ST. PAUL, Minn. - Monday marked the fifth anniversary of Minnesota's smoking ban. The Freedom to Breathe Act snuffed out secondhand smoke in bars and restaurants as well as public workplaces.
For Phil Weber, time has certainly cleared the air at Park Tavern in St. Louis Park. He once publicly opposed the ban and says instead, it brought an instant boost to his restaurant and bowling business.
"People still call me and ask me if there is smoking at my place so people are still a little confused by the whole smoking ban, but again, I would never go back to smoking if I had the option. It's just a nicer environment to work in," said Weber.
Weber emphasized he still believes stand alone bars should be allowed smoking to maintain revenue, and in the bowling alley, customer Craig Johnson agreed.
"I think that bar owners should be allowed to set their own policies, you know.

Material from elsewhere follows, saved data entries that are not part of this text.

`src/rtl/jtag_tap_controller.sv`:
```
// ----------------------------------------------------------------------------
// jtag_tap_controller
//   IEEE 1149.1-style TAP controller. Runs the 16-state TAP machine from tms,
//   holds the instruction register, implements the IDCODE and BYPASS data
//   registers, decodes the boundary-scan register (BSR) strobes and mode
//   controls, and muxes the selected serial path onto tdo.
//
// Ports
//   tck        in   TAP clock; every state/register update is on its rising edge
//   reset      in   synchronous active-high reset (wins over tms)
//   tms        in   test mode select
//   tdi        in   serial data in (IR, IDCODE, bypass, BSR chain input)
//   bsr_tdo    in   serial output of the external BSR chain
//   tdo        out  serial data out (combinational)
//   tdo_en     out  high in Shift-DR / Shift-IR
//   clkDR      out  BSR capture/shift enable
//   shiftDR    out  BSR shift select
//   updateDR   out  BSR update enable
//   mode       out  BSR output mux select (EXTEST)
//   enableIn   out  BSR input capture enable
//   enableOut  out  BSR output drive enable
//   tap_state  out  current TAP state code
//   ir_out     out  active (updated) instruction
// ----------------------------------------------------------------------------
module jtag_tap_controller #(
  parameter int          IR_LEN = 4,
  parameter logic [31:0] IDCODE = 32'h1000_0001
) (
  input  logic              tck,
  input  logic              reset,
  input  logic              tms,
  input  logic              tdi,
  input  logic              bsr_tdo,
  output logic              tdo,
  output logic              tdo_en,
  output logic              clkDR,
  output logic              shiftDR,
  output logic              updateDR,
  output logic              mode,
  output logic              enableIn,
  output logic              enableOut,
  output logic [3:0]        tap_state,
  output logic [IR_LEN-1:0] ir_out
);

  typedef enum logic [3:0] {
    S_TLR     = 4'hF,
    S_RTI     = 4'hC,
    S_SELDR   = 4'h7,
    S_CAPDR   = 4'h6,
    S_SHDR    = 4'h2,
    S_EX1DR   = 4'h1,
    S_PAUSEDR = 4'h3,
    S_EX2DR   = 4'h0,
    S_UPDDR   = 4'h5,
    S_SELIR   = 4'h4,
    S_CAPIR   = 4'hE,
    S_SHIR    = 4'hA,
    S_EX1IR   = 4'h9,
    S_PAUSEIR = 4'hB,
    S_EX2IR   = 4'h8,
    S_UPDIR   = 4'hD
  } state_t;

  localparam logic [IR_LEN-1:0] IR_EXTEST  = '0;
  localparam logic [IR_LEN-1:0] IR_SAMPLE  = IR_LEN'(1);
  localparam logic [IR_LEN-1:0] IR_IDCODE  = IR_LEN'(2);
  localparam logic [IR_LEN-1:0] IR_CAPTURE = IR_LEN'(1);

  state_t              r_state;
  state_t              w_next;
  logic [IR_LEN-1:0]   r_ir_sr;
  logic [IR_LEN-1:0]   r_ir;
  logic [31:0]         r_id_sr;
  logic                r_byp;

  logic                w_sel_extest;
  logic                w_sel_bsr;
  logic                w_sel_id;
  logic                w_tlr_load;

  // Instruction decode; any code other than EXTEST/SAMPLE/IDCODE is BYPASS.
  assign w_sel_extest = (r_ir == IR_EXTEST);
  assign w_sel_bsr    = w_sel_extest || (r_ir == IR_SAMPLE);
  assign w_sel_id     = (r_ir == IR_IDCODE);

  // Entering Test-Logic-Reset through tms has the same register effect as reset.
  assign w_tlr_load   = reset || (w_next == S_TLR);

  // ---- state register ----
  always_ff @(posedge tck) begin
    if (reset) r_state <= S_TLR;
    else       r_state <= w_next;
  end

  // ---- next-state logic ----
  always_comb begin
    w_next = r_state;
    case (r_state)
      S_TLR:     w_next = tms ? S_TLR   : S_RTI;
      S_RTI:     w_next = tms ? S_SELDR : S_RTI;
      S_SELDR:   w_next = tms ? S_SELIR : S_CAPDR;
      S_CAPDR:   w_next = tms ? S_EX1DR : S_SHDR;
      S_SHDR:    w_next = tms ? S_EX1DR : S_SHDR;
      S_EX1DR:   w_next = tms ? S_UPDDR : S_PAUSEDR;
      S_PAUSEDR: w_next = tms ? S_EX2DR : S_PAUSEDR;
      S_EX2DR:   w_next = tms ? S_UPDDR : S_SHDR;
      S_UPDDR:   w_next = tms ? S_SELDR : S_RTI;
      S_SELIR:   w_next = tms ? S_TLR   : S_CAPIR;
      S_CAPIR:   w_next = tms ? S_EX1IR : S_SHIR;
      S_SHIR:    w_next = tms ? S_EX1IR : S_SHIR;
      S_EX1IR:   w_next = tms ? S_UPDIR : S_PAUSEIR;
      S_PAUSEIR: w_next = tms ? S_EX2IR : S_PAUSEIR;
      S_EX2IR:   w_next = tms ? S_UPDIR : S_SHIR;
      S_UPDIR:   w_next = tms ? S_SELDR : S_RTI;
      default:   w_next = S_TLR;
    endcase
  end

  // ---- IR / DR registers ----
  // Capture, shift and update act on the edge that ends the corresponding
  // state; pause and exit states leave every shift register untouched.
  always_ff @(posedge tck) begin
    if (w_tlr_load) begin
      r_ir_sr <= '0;
      r_ir    <= IR_IDCODE;
      r_id_sr <= IDCODE;
      r_byp   <= 1'b0;
    end else begin
      case (r_state)
        S_CAPIR: r_ir_sr <= IR_CAPTURE;
        S_SHIR:  r_ir_sr <= {tdi, r_ir_sr[IR_LEN-1:1]};
        S_UPDIR: r_ir    <= r_ir_sr;
        S_CAPDR: begin
          if (w_sel_id)        r_id_sr <= IDCODE;
          else if (!w_sel_bsr) r_byp   <= 1'b0;
        end
        S_SHDR: begin
          if (w_sel_id)        r_id_sr <= {tdi, r_id_sr[31:1]};
          else if (!w_sel_bsr) r_byp   <= tdi;
        end
        default: ;
      endcase
    end
  end

  // ---- output decode (Moore on state and active instruction) ----
  always_comb begin
    tdo       = 1'b0;
    tdo_en    = 1'b0;
    clkDR     = 1'b0;
    shiftDR   = 1'b0;
    updateDR  = 1'b0;
    mode      = w_sel_extest;
    enableOut = w_sel_extest;
    enableIn  = w_sel_bsr;
    tap_state = r_state;
    ir_out    = r_ir;
    case (r_state)
      S_SHIR: begin
        tdo    = r_ir_sr[0];
        tdo_en = 1'b1;
      end
      S_CAPDR: clkDR = w_sel_bsr;
      S_SHDR: begin
        tdo_en  = 1'b1;
        clkDR   = w_sel_bsr;
        shiftDR = 1'b1;
        if (w_sel_bsr)     tdo = bsr_tdo;
        else if (w_sel_id) tdo = r_id_sr[0];
        else               tdo = r_byp;
      end
      S_UPDDR: updateDR = w_sel_bsr;
      default: ;
    endcase
  end

endmodule

```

If a bar was smoky, I would just choose not to go," said Johnson.
In St. Paul, the owners of Café Latte supported the ban chose to go smoke free two decades ago. State leaders gathered at the restaurant to celebrate the smoking ban.
"We still have more to do as you all know, the tobacco industry has not given up, and is still finding other ways to get young people," said Senator Kathy Sheran, (DFL) District 23 of Mankato, who spearheaded the law as a freshman legislator.

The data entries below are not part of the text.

<file path="src/rtl/fetch_unit.sv">
// Instruction-fetch / memory-read stage: holds PC, MAR, IR and MDR and runs the
// single-outstanding memory read handshake on behalf of the multicycle control unit.
module fetch_unit #(
  parameter int unsigned ADDR_W   = 12,
  parameter int unsigned DATA_W   = 16,
  parameter int unsigned OPC_W    = 4,
  parameter int unsigned RESET_PC = 0,
  parameter int unsigned MAX_WAIT = 15
) (
  input  logic              clk,
  input  logic              reset,
  input  logic              iord,
  input  logic              pc_write,
  input  logic              pc_src,
  input  logic              mem_read,
  input  logic              ir_write,
  input  logic [ADDR_W-1:0] data_addr,
  input  logic [ADDR_W-1:0] jump_target,
  input  logic [DATA_W-1:0] mem_rdata,
  input  logic              mem_ack,
  output logic [ADDR_W-1:0] mem_addr,
  output logic              mem_req,
  output logic [ADDR_W-1:0] pc,
  output logic [DATA_W-1:0] ir,
  output logic [OPC_W-1:0]  opcode,
  output logic [DATA_W-1:0] mdr,
  output logic              busy,
  output logic              bus_err
);

  localparam int unsigned CNT_W = (MAX_WAIT > 1) ? $clog2(MAX_WAIT) : 1;
  localparam logic [CNT_W-1:0] CNT_LAST = CNT_W'(MAX_WAIT - 1);

  typedef enum logic {
    IDLE = 1'b0,
    REQ  = 1'b1
  } state_e;

  state_e            state_q;
  logic [ADDR_W-1:0] pc_q, pc_d;
  logic [ADDR_W-1:0] mem_addr_q;
  logic [DATA_W-1:0] ir_q;
  logic [DATA_W-1:0] mdr_q;
  logic [CNT_W-1:0]  cnt_q;
  logic              ir_load_q;
  logic              bus_err_q;

  // PC updates are independent of the read FSM; the MAR is already latched.
  always_comb begin
    pc_d = pc_q;
    if (pc_write) begin
      pc_d = pc_src ? jump_target : pc_q + ADDR_W'(1);
    end
  end

  always_ff @(posedge clk or negedge reset) begin
    if (!reset) begin
      state_q    <= IDLE;
      pc_q       <= ADDR_W'(RESET_PC);
      mem_addr_q <= '0;
      ir_q       <= '0;
      mdr_q      <= '0;
      cnt_q      <= '0;
      ir_load_q  <= 1'b0;
      bus_err_q  <= 1'b0;
    end else begin
      pc_q <= pc_d;
      case (state_q)
        IDLE: begin
          if (mem_read) begin
            mem_addr_q <= iord ? data_addr : pc_q;
            ir_load_q  <= ir_write;
            cnt_q      <= '0;
            state_q    <= REQ;
          end
        end
        REQ: begin
          // An ack arriving on the timeout edge still completes normally.
          if (mem_ack) begin
            mdr_q <= mem_rdata;
            if (ir_load_q) begin
              ir_q <= mem_rdata;
            end
            state_q <= IDLE;
          end else if (cnt_q == CNT_LAST) begin
            bus_err_q <= 1'b1;
            state_q   <= IDLE;
          end else begin
            cnt_q <= cnt_q + CNT_W'(1);
          end
        end
        default: state_q <= IDLE;
      endcase
    end
  end

  assign mem_addr = mem_addr_q;
  assign mem_req  = (state_q == REQ);
  assign busy     = (state_q == REQ);
  assign pc       = pc_q;
  assign ir       = ir_q;
  assign opcode   = ir_q[DATA_W-1 -: OPC_W];
  assign mdr      = mdr_q;
  assign bus_err  = bus_err_q;

endmodule

</file>
<file path="config.mk">
export PLATFORM = sky130hd
export DESIGN_NAME = fetch_unit
export DESIGN_NICKNAME = d
export VERILOG_FILES = /design/src/rtl/fetch_unit.sv
export SDC_FILE = /design/constraint.sdc
export NUM_CORES = 1
export LEC_CHECK = 0
export CAP_MARGIN = 20
export CORE_MARGIN = 3
export CORE_UTILIZATION = 40
export DETAILED_ROUTE_END_ITERATION = 6
export PLACE_DENSITY_LB_ADDON = 0.08
export REMOVE_ABC_BUFFERS = 1
export SLEW_MARGIN = 20
export SYNTH_ARGS = -nofsm -noshare
export SYNTH_HDL_FRONTEND = slang
export SYNTH_SLANG_ARGS = --single-unit
</file>
<file path="constraint.sdc">
create_clock -name clk -period 1.4 [get_ports clk]
set_clock_uncertainty 0.1 [all_clocks]
set_input_delay 0.28 -clock clk [delete_from_list [all_inputs] [get_ports clk]]
set_output_delay 0.28 -clock clk [all_outputs]
set_load 0.005 [all_outputs]
</file>
==> metrics.md <==
| Metric | Value |
|---|---|
| Status | `finished, violations left` |
| Failing checks | `setup timing` |
| Crit end category | `flip-flop` |
| Initial Util | `0.4210` |
| CP required | `between 1.5 and 2 ns` |
| Layout area overhead | `71.26%` |
| First drt pass iteration count | `4` |
| Post-synth EDFFs | `0` |
| Initial antenna violation count | `0` |
| Cell variety after synth | `37` |
| Pin count of the biggest net entering global routing | `30` |
| Maximum achievable frequency | `680.8 MHz` |
| Storage element area | `about 1600 sq um` |
| Multi-input combinational cell area | `approximately 1300 sq um` |
| Final Max Tran Viols | `0` |
| Max-cap check violation count | `0` |
| Initial DRC count | `a little over 100` |
| Most used DFF post-synth | `dfrtp_1` |
| Synth area leaders | `dfrtp_1 (54%), mux2_2 (13%), mux2i_1 (5.2%)` |
| Yosys top cell by area | `dfrtp_1` |
| Clk_lat worst skew | `0.33 ns` |
| CP max-delay cell | `or4_1` |
| Synth async-reset ratio | `1.000` |
| Die Y | `a little over 90 microns` |
| Clock Sinks | `63` |
| Die area | `8328 sq um` |
| Post-DP HPWL | `between 5000 and 6000 microns` |
| Clk buf depth | `2` |
| #FFs+latches synth | `63` |
| Final WL | `between 8000 and 9000 microns` |
| Syn Inst Count | `249` |
| Final setup viols | `3` |
| Layout cell share with drive strength beyond 1 | `0.3585` |
| Cells on worst reg2reg path | `4` |
| Remaining antenna violation count | `0` |
| FP Rows | `30` |
| Core Footprint | `approximately 7000 sq um` |
| Die Span X | `91.26 microns` |
| FF-to-FF setup slack | `-0.07 ns` |
| Drt wl/cell | `16.05 microns` |
| Vias in the first global route | `2677` |
| Critical path startpoint category | `flip-flop` |
| First-pass GRT wire length | `about 13000 microns` |
| Worst-Margin Slew | `roughly 0.35 ns` |
| Reg clk slew, reported paths | `0.08 ns` |
| Nets | `between 400 and 500` |
| Post-synthesis sequential area ratio | `0.5422` |
| Total congestion overflow | `0` |
| RSZ-0062 raised after global routing | `true` |
| Placed Cells | `476` |
| Diode count | `0` |
| CTS tree | `built` |
| Finished Layout Cells | `520` |
| CTS root buffer | `clkbuf_8` |
| Via count | `roughly 2600` |
| Worst EP arrival | `between 1.5 and 2 ns` |
| Worst R2R End | `pc[11]$_DFFE_PN0P_` |
| Netlist Area Pre-Place | `2908 sq um` |
| H-tree depth | `3` |
| Routability-driven placement congestion ratio | `about 0.76` |
| Fill count | `approximately 550` |
| Final hold slack | `a little under 0.3 ns` |
| DRC | `0` |
| Input/output buffers | `between 100 and 150` |
| Final setup margin | `-0.06876 ns` |
| All-Layer GR Usage | `0.2034` |
| Crit Path Class | `reg2reg` |
| Synth Area per Inst | `11.68 sq um` |
| CP Cell Sequence | `buf_4, nand4_4, or4_1, nand3_1` |
| Most common cell after layout, fill and taps aside | `dfrtp_1` |
| Ports | `approximately 110` |
| Most frequent cells in the layout | `dfrtp_1 (57), clkdlybuf4s50_1 (45), buf_4 (45)` |
| Num CTS Buffers | `9` |
| Synth warn | `0` |
| Final cycle utilization of the critical path | `1.049` |
| R2r startpoint | `pc[3]$_DFFE_PN0P_` |
| Power Dens Cells | `approximately 1400 nW/um^2` |
| Final Hold Fails | `0` |
| VDD IR max | `~0.00079 V` |
| Peak per-stage delay on the critical path | `~0.54 ns` |
| Slew margin rel. | `0.7635` |
| Post-route minimum period | `approximately 1.5 ns` |
| Top-area cell type share of the netlist area | `0.5422` |
| Vias per cell | `4.971` |
| Leakage | `approximately 2.3 nW` |
| Hold WC Path Type | `in2async` |
| Crit path max fanout | `6` |
-- sequential cells by signal, indices dropped and copies added (netlist names) --
name / count
pc: 12
ir: 16
busy: 1
cnt_q: 4
mdr: 16
ir_load_q: 1
bus_err: 1
mem_addr: 12
-- cells in the mapped netlist (2+ instances only) --
| cell | count |
|---|---|
| o41ai_1 | 2 |
| o21ai_0 | 19 |
| mux2_2 | 33 |
| buf_4 | 5 |
| nand4_1 | 4 |
| o41a_1 | 2 |
| buf_2 | 7 |
| o311ai_0 | 4 |
| nand3_1 | 10 |
| inv_1 | 6 |
| a21oi_1 | 12 |
| o31ai_1 | 2 |
| nor2_1 | 4 |
| ha_1 | 3 |
| and3_1 | 6 |
| nand2b_1 | 6 |
| clkbuf_1 | 5 |
| mux2i_1 | 15 |
| nand2_1 | 21 |
| nor3b_1 | 2 |
| dfrtp_1 | 63 |
| o211ai_1 | 3 |
-- area by class of cell --
class / instances / area share
clock buffer: 10 / 0.02764
clock inverter: 6 / 0.01382
inverter: 6 / 0.004523
multi-input combinational: 162 / 0.2704
sequential: 63 / 0.3181
tap: 96 / 0.02412
timing repair buffer: 177 / 0.3415
-- worst max-delay path: cells and delay by family, from the launching register on --
kind	cells	cell delay [ns]
flip-flops	1	0.37
buffers and inverters	1	0.17
AND/OR/NAND/NOR	3	0.77
-- report_power, final --
group	total, mW	internal (mW)	switching, mW
logic	2.50	1.55	0.950
registers	2.60	2.33	0.273
clock network	1.63	0.876	0.752
total	6.73	4.76	1.97
-- stage by stage --
step / area [sq um] / utilization / total power, mW / worst slack [ns] / setup TNS, ns
2_1_floorplan: 2811 / - / 3.360 / -0.1791 / -2.226
3_3_place_gp: 4383 / 0.6346 / 4.999 / -0.3254 / -11.24
3_5_place_dp: 4383 / 0.6346 / 5.061 / -0.3337 / -12.05
4_1_cts: 4797 / 0.6946 / 6.612 / -0.1077 / -0.3038
5_1_grt: 4980 / 0.7210 / 7.146 / -0.1119 / -0.5858
6_report: 4980 / 0.7210 / 6.732 / -0.06876 / -0.08555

The group ClearWay Minnesota says the current rate of Minnesota adults who smoke is at 16 percent, down from 17 percent in 2007. Spokesperson Michael Sheldon emphasized the statistics show while the evidence of improved health is clear, there is still more work to be done. He says 5,100 Minnesotans die each year from tobacco use and it still costs the state $3 billion in excess medical costs.
Phil Weber says one downside of the ban has been his charitable gaming. In five years, he says his pull-tab revenues plummeted 500 percent, but when he weighs the cost to the customer, the smoking ban wins.
"I used to wait on tables with a cigarette in my hand and everybody, everybody smoked back in the day. Times have changed, I have been here 32 years and you do have to change," said Weber, so says he has a more family oriented business today.
The Minnesota Department of Health says the percentage of Minnesota adults exposed to secondhand smoke fell by 24 percent since the ban was enacted.
Minnesotans who want to stop smoking can get help with the free Quitplan services.